What you have to do —
Once the line with "assign active = (state" is found in the entries below, repeat it and each following line exactly, up to and including the line with "(state == ENG_READ);". Add no other lines.

Stored data
==> src/hw/afu_defines.svh <==
// Shared widths, limits and CSR constants for the host memory exerciser
// Test identifier halves are reported through the global CSRs
`ifndef AFU_DEFINES_SVH
`define AFU_DEFINES_SVH

// Data path and host address widths
`define AFU_DATA_W          64
`define AFU_ADDR_W          32

// MMIO word index width, 32 CSR words
`define AFU_MMIO_IDX_W      5

// Request tracking
`define AFU_MAX_OUTSTANDING 4
`define AFU_TAG_W           2

// Address step per 64-bit line
`define AFU_LINE_BYTES      8

// 128-bit test identifier, low and high words
`define AFU_TEST_ID_LO      64'h6c3e_21d4_a9b0_57f1
`define AFU_TEST_ID_HI      64'h0d7a_4e92_b815_c3a6

// First engine CSR word
`define AFU_ENG_CSR_BASE    16

`endif

==> src/hw/host_mem_pkg.sv <==
// Host memory side types
// Request and response payloads plus the engine state encoding
`default_nettype none

`include "afu_defines.svh"

package host_mem_pkg;

    typedef enum logic {
        MEM_RD = 1'b0,
        MEM_WR = 1'b1
    } mem_op_e;

    // Request payload, data only meaningful for writes
    typedef struct packed {
        mem_op_e                op;
        logic [`AFU_ADDR_W-1:0] addr;
        logic [`AFU_DATA_W-1:0] data;
        logic [`AFU_TAG_W-1:0]  tag;
    } mem_req_t;

    // In-order response, one per request
    typedef struct packed {
        mem_op_e                op;
        logic [`AFU_TAG_W-1:0]  tag;
        logic [`AFU_DATA_W-1:0] data;
    } mem_rsp_t;

    // Engine run phases
    typedef enum logic [2:0] {
        ENG_IDLE  = 3'd0,
        ENG_READ  = 3'd1,
        ENG_WRITE = 3'd2,
        ENG_DRAIN = 3'd3,
        ENG_DONE  = 3'd4
    } eng_state_e;

endpackage

`default_nettype wire

==> src/hw/afu_csr_pkg.sv <==
// CSR side types for the exerciser
// MMIO channel payloads and engine configuration and status records
`default_nettype none

`include "afu_defines.svh"

package afu_csr_pkg;

    // Engine state enum lives with the host memory types
    import host_mem_pkg::*;

    typedef logic [`AFU_DATA_W-1:0] mmio_data_t;

    // Write channel payload, index and data travel together
    typedef struct packed {
        logic [`AFU_MMIO_IDX_W-1:0] idx;
        mmio_data_t                 data;
    } mmio_wr_t;

    // Read address channel payload
    typedef struct packed {
        logic [`AFU_MMIO_IDX_W-1:0] idx;
    } mmio_rd_t;

    // Engine CSR offsets from the engine base
    typedef enum logic [3:0] {
        CSR_CTRL      = 4'd0,   // bit 0 start, bit 1 clear
        CSR_RD_BASE   = 4'd1,
        CSR_WR_BASE   = 4'd2,
        CSR_NUM_LINES = 4'd3,
        CSR_WR_SEED   = 4'd4,
        CSR_STATUS    = 4'd5,   // bit 0 active, bit 1 done, bits 6:4 state
        CSR_LINES     = 4'd6,   // lines read low, lines written high
        CSR_CHECKSUM  = 4'd7,
        CSR_CYCLES    = 4'd8
    } eng_csr_idx_e;

    // Software controlled run parameters
    typedef struct packed {
        logic [`AFU_ADDR_W-1:0] rd_base;
        logic [`AFU_ADDR_W-1:0] wr_base;
        logic [31:0]            num_lines;
        logic [`AFU_DATA_W-1:0] seed;
    } eng_cfg_t;

    // Engine results seen by software
    typedef struct packed {
        eng_state_e             state;
        logic                   done;
        logic [31:0]            lines_rd;
        logic [31:0]            lines_wr;
        logic [`AFU_DATA_W-1:0] checksum;
        logic [63:0]            cycles;
    } eng_status_t;

endpackage

`default_nettype wire

==> src/hw/afu.sv <==
// Exerciser accelerator top
// CSR manager plus one host memory read/write engine
`timescale 1ns/1ps
`default_nettype none

module afu
    import afu_csr_pkg::*;
    import host_mem_pkg::*;
#(
    parameter int AFU_INSTANCE_ID = 0
)
(
    input  wire              clk,
    input  wire              rst_n,

    // MMIO slave
    input  wire              wr_valid,
    output logic             wr_ready,
    input  wire mmio_wr_t    wr,
    output logic             b_valid,
    input  wire              b_ready,
    input  wire              ar_valid,
    output logic             ar_ready,
    input  wire mmio_rd_t    ar,
    output logic             r_valid,
    input  wire              r_ready,
    output mmio_data_t       r_data,

    // Host memory
    output logic             req_valid,
    input  wire              req_ready,
    output mem_req_t         req,
    input  wire              rsp_valid,
    input  wire mem_rsp_t    rsp
);

    eng_cfg_t    cfg;
    eng_status_t status;
    logic        start;
    logic        clear;

    // ==================================================================
    // Control via CSRs
    // ==================================================================

    csr_mgr #(
        .AFU_INSTANCE_ID (AFU_INSTANCE_ID)
    ) csr_mgr_i (
        .clk      (clk),
        .rst_n    (rst_n),
        .wr_valid (wr_valid),
        .wr_ready (wr_ready),
        .wr       (wr),
        .b_valid  (b_valid),
        .b_ready  (b_ready),
        .ar_valid (ar_valid),
        .ar_ready (ar_ready),
        .ar       (ar),
        .r_valid  (r_valid),
        .r_ready  (r_ready),
        .r_data   (r_data),
        .cfg      (cfg),
        .start    (start),
        .clear    (clear),
        .status   (status)
    );

    // ==================================================================
    // Single engine on the host memory port
    // ==================================================================

    host_mem_rdwr_engine eng_i (
        .clk       (clk),
        .rst_n     (rst_n),
        .cfg       (cfg),
        .start     (start),
        .clear     (clear),
        .status    (status),
        .req_valid (req_valid),
        .req_ready (req_ready),
        .req       (req),
        .rsp_valid (rsp_valid),
        .rsp       (rsp)
    );

endmodule

`default_nettype wire

==> src/hw/csr_mgr.sv <==
// CSR manager for the exerciser
// AXI-lite style MMIO slave with global and engine CSR words
`timescale 1ns/1ps
`default_nettype none

`include "afu_defines.svh"

module csr_mgr
    import afu_csr_pkg::*;
    import host_mem_pkg::*;
#(
    parameter int AFU_INSTANCE_ID = 0
)
(
    input  wire              clk,
    input  wire              rst_n,

    // MMIO write and write response
    input  wire              wr_valid,
    output logic             wr_ready,
    input  wire mmio_wr_t    wr,
    output logic             b_valid,
    input  wire              b_ready,

    // MMIO read address and read data
    input  wire              ar_valid,
    output logic             ar_ready,
    input  wire mmio_rd_t    ar,
    output logic             r_valid,
    input  wire              r_ready,
    output mmio_data_t       r_data,

    // Engine control
    output eng_cfg_t         cfg,
    output logic             start,
    output logic             clear,
    input  wire eng_status_t status
);

    localparam int OFF_W = $bits(eng_csr_idx_e);
    localparam logic [`AFU_MMIO_IDX_W-1:0] ENG_BASE = `AFU_ENG_CSR_BASE;

    logic         wr_fire;
    logic         ar_fire;
    logic         wr_eng;
    logic         ar_eng;
    logic         eng_active;
    eng_csr_idx_e wr_off;
    eng_csr_idx_e ar_off;
    mmio_data_t   rd_word;

    // ==================================================================
    // Write path
    // ==================================================================

    // One write in flight, blocked until the response drains
    assign wr_ready = !b_valid;
    assign wr_fire  = wr_valid && wr_ready;
    assign wr_eng   = (wr.idx >= ENG_BASE);
    assign wr_off   = eng_csr_idx_e'(OFF_W'(wr.idx - ENG_BASE));

    always_ff @(posedge clk)
    begin
        if (!rst_n)
            b_valid <= 1'b0;
        else if (wr_fire)
            b_valid <= 1'b1;
        else if (b_ready)
            b_valid <= 1'b0;
    end

    // Config registers and CTRL pulses
    always_ff @(posedge clk)
    begin
        if (!rst_n)
        begin
            cfg   <= '0;
            start <= 1'b0;
            clear <= 1'b0;
        end
        else
        begin
            start <= 1'b0;
            clear <= 1'b0;
            if (wr_fire && wr_eng)
            begin
                case (wr_off)
                    CSR_CTRL:
                    begin
                        // Clear wins over start
                        clear <= wr.data[1];
                        start <= wr.data[0] && !wr.data[1];
                    end
                    CSR_RD_BASE:   cfg.rd_base   <= wr.data[`AFU_ADDR_W-1:0];
                    CSR_WR_BASE:   cfg.wr_base   <= wr.data[`AFU_ADDR_W-1:0];
                    CSR_NUM_LINES: cfg.num_lines <= wr.data[31:0];
                    CSR_WR_SEED:   cfg.seed      <= wr.data;
                    // Status words are read only
                    default: ;
                endcase
            end
        end
    end

    // ==================================================================
    // Read path
    // ==================================================================

    assign ar_ready   = !r_valid;
    assign ar_fire    = ar_valid && ar_ready;
    assign ar_eng     = (ar.idx >= ENG_BASE);
    assign ar_off     = eng_csr_idx_e'(OFF_W'(ar.idx - ENG_BASE));
    assign eng_active = (status.state inside {ENG_READ, ENG_WRITE, ENG_DRAIN});

    // Read mux, unmapped words return zero
    always_comb
    begin
        rd_word = '0;
        if (ar_eng)
        begin
            case (ar_off)
                CSR_RD_BASE:   rd_word = mmio_data_t'(cfg.rd_base);
                CSR_WR_BASE:   rd_word = mmio_data_t'(cfg.wr_base);
                CSR_NUM_LINES: rd_word = mmio_data_t'(cfg.num_lines);
                CSR_WR_SEED:   rd_word = cfg.seed;
                CSR_STATUS:
                    rd_word = {57'd0, status.state, 2'b00, status.done, eng_active};
                CSR_LINES:     rd_word = {status.lines_wr, status.lines_rd};
                CSR_CHECKSUM:  rd_word = status.checksum;
                CSR_CYCLES:    rd_word = status.cycles;
                default: ;
            endcase
        end
        else
        begin
            case (ar.idx)
                5'd0: rd_word = `AFU_TEST_ID_LO;
                5'd1: rd_word = `AFU_TEST_ID_HI;
                // Instance number and a single engine
                5'd2: rd_word = {32'd0, 8'(AFU_INSTANCE_ID), 16'd0, 8'd1};
                default: ;
            endcase
        end
    end

    always_ff @(posedge clk)
    begin
        if (!rst_n)
            r_valid <= 1'b0;
        else if (ar_fire)
            r_valid <= 1'b1;
        else if (r_ready)
            r_valid <= 1'b0;
    end

    // Response data captured at acceptance
    always_ff @(posedge clk)
    begin
        if (ar_fire)
            r_data <= rd_word;
    end

    // ==================================================================
    // Checks
    // ==================================================================

    a_rdata_stable: assert property (@(posedge clk) disable iff (!rst_n)
        r_valid && !r_ready |=> $stable(r_data));

    a_ctrl_excl: assert property (@(posedge clk) disable iff (!rst_n)
        !(start && clear));

endmodule

`default_nettype wire

==> src/hw/host_mem_rdwr_engine.sv <==
// Host memory read/write engine
// Reads lines into an XOR checksum, then writes seed plus index per line
`timescale 1ns/1ps
`default_nettype none

`include "afu_defines.svh"

module host_mem_rdwr_engine
    import afu_csr_pkg::*;
    import host_mem_pkg::*;
(
    input  wire              clk,
    input  wire              rst_n,

    // Control from the CSR manager
    input  wire eng_cfg_t    cfg,
    input  wire              start,
    input  wire              clear,
    output eng_status_t      status,

    // Host memory request and response
    output logic             req_valid,
    input  wire              req_ready,
    output mem_req_t         req,
    input  wire              rsp_valid,
    input  wire mem_rsp_t    rsp
);

    localparam int ADDR_W = `AFU_ADDR_W;
    localparam int DATA_W = `AFU_DATA_W;
    localparam int OUT_W  = $clog2(`AFU_MAX_OUTSTANDING + 1);

    eng_state_e             state;
    eng_cfg_t               cfg_q;
    logic                   active;
    logic                   launch;
    logic                   issue_rd;
    logic                   req_fire;
    logic                   last_issue;
    logic [31:0]            rd_issued;
    logic [31:0]            wr_issued;
    logic [31:0]            line_idx;
    logic [ADDR_W-1:0]      line_off;
    logic [31:0]            lines_rd;
    logic [31:0]            lines_wr;
    logic [DATA_W-1:0]      checksum;
    logic [63:0]            cycles;
    logic [OUT_W-1:0]       outstanding;
    logic [OUT_W-1:0]       outstanding_nxt;
    logic [`AFU_TAG_W-1:0]  next_tag;
    logic [`AFU_TAG_W-1:0]  exp_tag;

    assign active = (state inside {ENG_READ, ENG_WRITE, ENG_DRAIN});
    // Start is ignored mid-run
    assign launch = start && !active && !clear;

    // ==================================================================
    // Request issue
    // ==================================================================

    assign issue_rd   = (state == ENG_READ);
    assign line_idx   = issue_rd ? rd_issued : wr_issued;
    assign line_off   = ADDR_W'(line_idx) * ADDR_W'(`AFU_LINE_BYTES);
    assign last_issue = (line_idx == cfg_q.num_lines - 32'd1);

    // Valid drops at the outstanding limit
    assign req_valid = (state == ENG_READ || state == ENG_WRITE) &&
                       (outstanding < OUT_W'(`AFU_MAX_OUTSTANDING));
    assign req_fire  = req_valid && req_ready;

    // Built from registers that move only on fire, so stable under stall
    always_comb
    begin
        req.op   = issue_rd ? MEM_RD : MEM_WR;
        req.addr = (issue_rd ? cfg_q.rd_base : cfg_q.wr_base) + line_off;
        req.data = issue_rd ? '0 : cfg_q.seed + DATA_W'(line_idx);
        req.tag  = next_tag;
    end

    assign outstanding_nxt = outstanding + OUT_W'(req_fire) - OUT_W'(rsp_valid);

    // ==================================================================
    // Run FSM
    // ==================================================================

    always_ff @(posedge clk)
    begin
        if (!rst_n || clear)
            state <= ENG_IDLE;
        else
        begin
            case (state)
                ENG_IDLE, ENG_DONE:
                    if (launch)
                        state <= (cfg.num_lines == 32'd0) ? ENG_DRAIN : ENG_READ;
                ENG_READ:
                    if (req_fire && last_issue)
                        state <= ENG_WRITE;
                ENG_WRITE:
                    if (req_fire && last_issue)
                        state <= ENG_DRAIN;
                // Done the cycle after the last response
                ENG_DRAIN:
                    if (outstanding_nxt == '0)
                        state <= ENG_DONE;
                default:
                    state <= ENG_IDLE;
            endcase
        end
    end

    // Run parameters held for the whole run
    always_ff @(posedge clk)
    begin
        if (launch)
            cfg_q <= cfg;
    end

    // ==================================================================
    // Counters and checksum
    // ==================================================================

    always_ff @(posedge clk)
    begin
        if (!rst_n || clear || launch)
        begin
            rd_issued <= '0;
            wr_issued <= '0;
            lines_rd  <= '0;
            lines_wr  <= '0;
            checksum  <= '0;
            cycles    <= '0;
        end
        else
        begin
            if (req_fire && issue_rd)
                rd_issued <= rd_issued + 32'd1;
            if (req_fire && !issue_rd)
                wr_issued <= wr_issued + 32'd1;
            // Response opcode picks the counter
            if (rsp_valid && rsp.op == MEM_RD)
            begin
                lines_rd <= lines_rd + 32'd1;
                checksum <= checksum ^ rsp.data;
            end
            if (rsp_valid && rsp.op == MEM_WR)
                lines_wr <= lines_wr + 32'd1;
            if (active)
                cycles <= cycles + 64'd1;
        end
    end

    // Tracking survives clear, late responses still drain
    always_ff @(posedge clk)
    begin
        if (!rst_n)
        begin
            outstanding <= '0;
            next_tag    <= '0;
            exp_tag     <= '0;
        end
        else
        begin
            outstanding <= outstanding_nxt;
            if (req_fire)
                next_tag <= next_tag + 1'b1;
            if (rsp_valid)
                exp_tag <= exp_tag + 1'b1;
        end
    end

    always_comb
    begin
        status.state    = state;
        status.done     = (state == ENG_DONE);
        status.lines_rd = lines_rd;
        status.lines_wr = lines_wr;
        status.checksum = checksum;
        status.cycles   = cycles;
    end

    // ==================================================================
    // Checks
    // ==================================================================

    a_out_limit: assert property (@(posedge clk) disable iff (!rst_n)
        outstanding <= OUT_W'(`AFU_MAX_OUTSTANDING));

    a_req_stable: assert property (@(posedge clk) disable iff (!rst_n)
        req_valid && !req_ready |=> req_valid && $stable(req));

    a_rsp_expected: assert property (@(posedge clk) disable iff (!rst_n)
        rsp_valid |-> outstanding != '0);

    a_rsp_in_order: assert property (@(posedge clk) disable iff (!rst_n)
        rsp_valid |-> rsp.tag == exp_tag);

endmodule

`default_nettype wire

Exercise answer —
    assign active = (state inside {ENG_READ, ENG_WRITE, ENG_DRAIN});
    // Start is ignored mid-run
    assign launch = start && !active && !clear;

    // ==================================================================
    // Request issue
    // ==================================================================

    assign issue_rd   = (state == ENG_READ);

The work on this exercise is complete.